Prompt:
Your answer must consist solely of the lines from the start of the entries below through the line with "parameter int BF_LAT", unchanged.

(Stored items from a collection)
----

==> config.mk <==
export PLATFORM = sky130hd
export DESIGN_NAME = fft_seq_ctrl
export DESIGN_NICKNAME = d
export VERILOG_FILES = /design/src/rtl/fft_seq_ctrl.sv
export SDC_FILE = /design/constraint.sdc
export NUM_CORES = 1
export LEC_CHECK = 0
export CORE_MARGIN = 3
export CORE_UTILIZATION = 35
export CTS_BUF_LIST = sky130_fd_sc_hd__clkbuf_16
export CTS_CLUSTER_SIZE = 16
export DETAILED_ROUTE_END_ITERATION = 16
export GPL_TIMING_DRIVEN = 0
export PLACE_DENSITY_LB_ADDON = 0.3
export SLEW_MARGIN = 10
export SYNTH_ARGS = -nofsm -noshare
export SYNTH_HDL_FRONTEND = slang
export SYNTH_SLANG_ARGS = --single-unit
export TNS_END_PERCENT = 1
==> constraint.sdc <==
create_clock -name clk -period 2 [get_ports clk]
set_input_delay 0.2 -clock clk [delete_from_list [all_inputs] [get_ports clk]]
set_output_delay 0.2 -clock clk [all_outputs]
set_load 0.02 [all_outputs]
==> src/rtl/fft_seq_ctrl.sv <==
// Sequencer for an in-place radix-2 DIT FFT core.
// Drives sample RAM writes (bit-reversed), butterfly issue with operand and
// twiddle addressing, a fixed-latency writeback pipeline, and natural-order
// result readout. Carries no sample data itself.
module fft_seq_ctrl #(
    parameter int LOG2N  = 3,
    parameter int BF_LAT = 2,
    localparam int TW_W  = (LOG2N > 2) ? LOG2N - 1 : 1
) (
    input  logic             clk,
    input  logic             rst,
    input  logic             start,
    input  logic             in_valid,
    input  logic             out_ready,
    output logic             ld_we,
    output logic [LOG2N-1:0] ld_addr,
    output logic             bf_en,
    output logic [LOG2N-1:0] addr_a,
    output logic [LOG2N-1:0] addr_b,
    output logic [TW_W-1:0]  tw_idx,
    output logic             wb_en,
    output logic [LOG2N-1:0] wb_addr_a,
    output logic [LOG2N-1:0] wb_addr_b,
    output logic             rd_en,
    output logic [LOG2N-1:0] rd_addr,
    output logic             out_valid,
    output logic [LOG2N-1:0] stage,
    output logic             busy,
    output logic             done
);

    typedef enum logic [2:0] {
        S_IDLE,
        S_LOAD,
        S_CALC,
        S_WAIT,
        S_UNLOAD
    } state_t;

    localparam logic [LOG2N-1:0] CNT_LAST   = '1;
    localparam logic [LOG2N-2:0] J_LAST     = '1;
    localparam logic [LOG2N-1:0] STAGE_LAST = LOG2N'(LOG2N - 1);
    localparam logic [2:0]       WAIT_LAST  = 3'(BF_LAT - 1);

    state_t                          state_q, state_d;
    logic [LOG2N-1:0]                cnt_q, cnt_d;
    logic [LOG2N-2:0]                j_q, j_d;
    logic [LOG2N-1:0]                stage_q, stage_d;
    logic [2:0]                      wait_q, wait_d;
    logic                            out_valid_q, out_valid_d;
    logic                            done_q, done_d;
    logic [BF_LAT-1:0]               wbv_q, wbv_d;
    logic [BF_LAT-1:0][LOG2N-1:0]    wba_q, wba_d;
    logic [BF_LAT-1:0][LOG2N-1:0]    wbb_q, wbb_d;

    logic [LOG2N-1:0] jx;
    logic [LOG2N-1:0] half;
    logic [LOG2N-1:0] mask;
    logic [LOG2N-1:0] calc_a;
    logic [LOG2N-1:0] calc_b;
    logic [LOG2N-1:0] tw_shift;
    logic [TW_W-1:0]  calc_tw;
    logic [LOG2N-1:0] cnt_rev;

    // Butterfly addressing: insert a zero at bit 'stage' of j to get the upper operand
    always_comb begin
        jx       = {1'b0, j_q};
        half     = LOG2N'(1) << stage_q;
        mask     = half - LOG2N'(1);
        calc_a   = ((jx & ~mask) << 1) | (jx & mask);
        calc_b   = calc_a | half;
        tw_shift = STAGE_LAST - stage_q;
        calc_tw  = TW_W'((jx & mask) << tw_shift);
        cnt_rev  = '0;
        for (int i = 0; i < LOG2N; i++) begin
            cnt_rev[i] = cnt_q[LOG2N-1-i];
        end
    end

    // Output decode from the current state; everything idles at zero
    always_comb begin
        ld_we   = 1'b0;
        ld_addr = '0;
        bf_en   = 1'b0;
        addr_a  = '0;
        addr_b  = '0;
        tw_idx  = '0;
        rd_en   = 1'b0;
        rd_addr = '0;
        stage   = '0;
        busy    = 1'b0;
        case (state_q)
            S_LOAD: begin
                ld_we   = in_valid;
                ld_addr = cnt_rev;
                stage   = stage_q;
                busy    = 1'b1;
            end
            S_CALC: begin
                bf_en   = 1'b1;
                addr_a  = calc_a;
                addr_b  = calc_b;
                tw_idx  = calc_tw;
                stage   = stage_q;
                busy    = 1'b1;
            end
            S_WAIT: begin
                stage   = stage_q;
                busy    = 1'b1;
            end
            S_UNLOAD: begin
                rd_en   = out_ready;
                rd_addr = cnt_q;
                stage   = stage_q;
                busy    = 1'b1;
            end
            default: begin
                busy    = 1'b0;
            end
        endcase
    end

    assign wb_en     = wbv_q[BF_LAT-1];
    assign wb_addr_a = wba_q[BF_LAT-1];
    assign wb_addr_b = wbb_q[BF_LAT-1];
    assign out_valid = out_valid_q;
    assign done      = done_q;

    // Phase sequencing plus the writeback delay line that trails each butterfly
    always_comb begin
        state_d     = state_q;
        cnt_d       = cnt_q;
        j_d         = j_q;
        stage_d     = stage_q;
        wait_d      = wait_q;
        done_d      = 1'b0;
        out_valid_d = rd_en;

        wbv_d    = wbv_q;
        wba_d    = wba_q;
        wbb_d    = wbb_q;
        wbv_d[0] = bf_en;
        wba_d[0] = addr_a;
        wbb_d[0] = addr_b;
        for (int k = 1; k < BF_LAT; k++) begin
            wbv_d[k] = wbv_q[k-1];
            wba_d[k] = wba_q[k-1];
            wbb_d[k] = wbb_q[k-1];
        end

        case (state_q)
            S_IDLE: begin
                if (start) begin
                    state_d = S_LOAD;
                    cnt_d   = '0;
                    j_d     = '0;
                    stage_d = '0;
                    wait_d  = '0;
                end
            end
            S_LOAD: begin
                if (in_valid) begin
                    if (cnt_q == CNT_LAST) begin
                        state_d = S_CALC;
                        cnt_d   = '0;
                        stage_d = '0;
                        j_d     = '0;
                    end else begin
                        cnt_d = cnt_q + 1'b1;
                    end
                end
            end
            S_CALC: begin
                if (j_q == J_LAST) begin
                    state_d = S_WAIT;
                    j_d     = '0;
                    wait_d  = '0;
                end else begin
                    j_d = j_q + 1'b1;
                end
            end
            S_WAIT: begin
                if (wait_q == WAIT_LAST) begin
                    wait_d = '0;
                    if (stage_q == STAGE_LAST) begin
                        state_d = S_UNLOAD;
                        cnt_d   = '0;
                    end else begin
                        state_d = S_CALC;
                        stage_d = stage_q + 1'b1;
                    end
                end else begin
                    wait_d = wait_q + 1'b1;
                end
            end
            S_UNLOAD: begin
                if (rd_en) begin
                    if (cnt_q == CNT_LAST) begin
                        state_d = S_IDLE;
                        cnt_d   = '0;
                        done_d  = 1'b1;
                    end else begin
                        cnt_d = cnt_q + 1'b1;
                    end
                end
            end
            default: begin
                state_d = S_IDLE;
            end
        endcase
    end

    // State registers; reset aborts a frame and flushes pending writebacks
    always_ff @(posedge clk) begin
        if (rst) begin
            state_q     <= S_IDLE;
            cnt_q       <= '0;
            j_q         <= '0;
            stage_q     <= '0;
            wait_q      <= '0;
            out_valid_q <= 1'b0;
            done_q      <= 1'b0;
            wbv_q       <= '0;
            wba_q       <= '0;
            wbb_q       <= '0;
        end else begin
            state_q     <= state_d;
            cnt_q       <= cnt_d;
            j_q         <= j_d;
            stage_q     <= stage_d;
            wait_q      <= wait_d;
            out_valid_q <= out_valid_d;
            done_q      <= done_d;
            wbv_q       <= wbv_d;
            wba_q       <= wba_d;
            wbb_q       <= wbb_d;
        end
    end

endmodule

----

Response below:
==> config.mk <==
export PLATFORM = sky130hd
export DESIGN_NAME = fft_seq_ctrl
export DESIGN_NICKNAME = d
export VERILOG_FILES = /design/src/rtl/fft_seq_ctrl.sv
export SDC_FILE = /design/constraint.sdc
export NUM_CORES = 1
export LEC_CHECK = 0
export CORE_MARGIN = 3
export CORE_UTILIZATION = 35
export CTS_BUF_LIST = sky130_fd_sc_hd__clkbuf_16
export CTS_CLUSTER_SIZE = 16
export DETAILED_ROUTE_END_ITERATION = 16
export GPL_TIMING_DRIVEN = 0
export PLACE_DENSITY_LB_ADDON = 0.3
export SLEW_MARGIN = 10
export SYNTH_ARGS = -nofsm -noshare
export SYNTH_HDL_FRONTEND = slang
export SYNTH_SLANG_ARGS = --single-unit
export TNS_END_PERCENT = 1
==> constraint.sdc <==
create_clock -name clk -period 2 [get_ports clk]
set_input_delay 0.2 -clock clk [delete_from_list [all_inputs] [get_ports clk]]
set_output_delay 0.2 -clock clk [all_outputs]
set_load 0.02 [all_outputs]
==> src/rtl/fft_seq_ctrl.sv <==
// Sequencer for an in-place radix-2 DIT FFT core.
// Drives sample RAM writes (bit-reversed), butterfly issue with operand and
// twiddle addressing, a fixed-latency writeback pipeline, and natural-order
// result readout. Carries no sample data itself.
module fft_seq_ctrl #(
    parameter int LOG2N  = 3,
    parameter int BF_LAT = 2,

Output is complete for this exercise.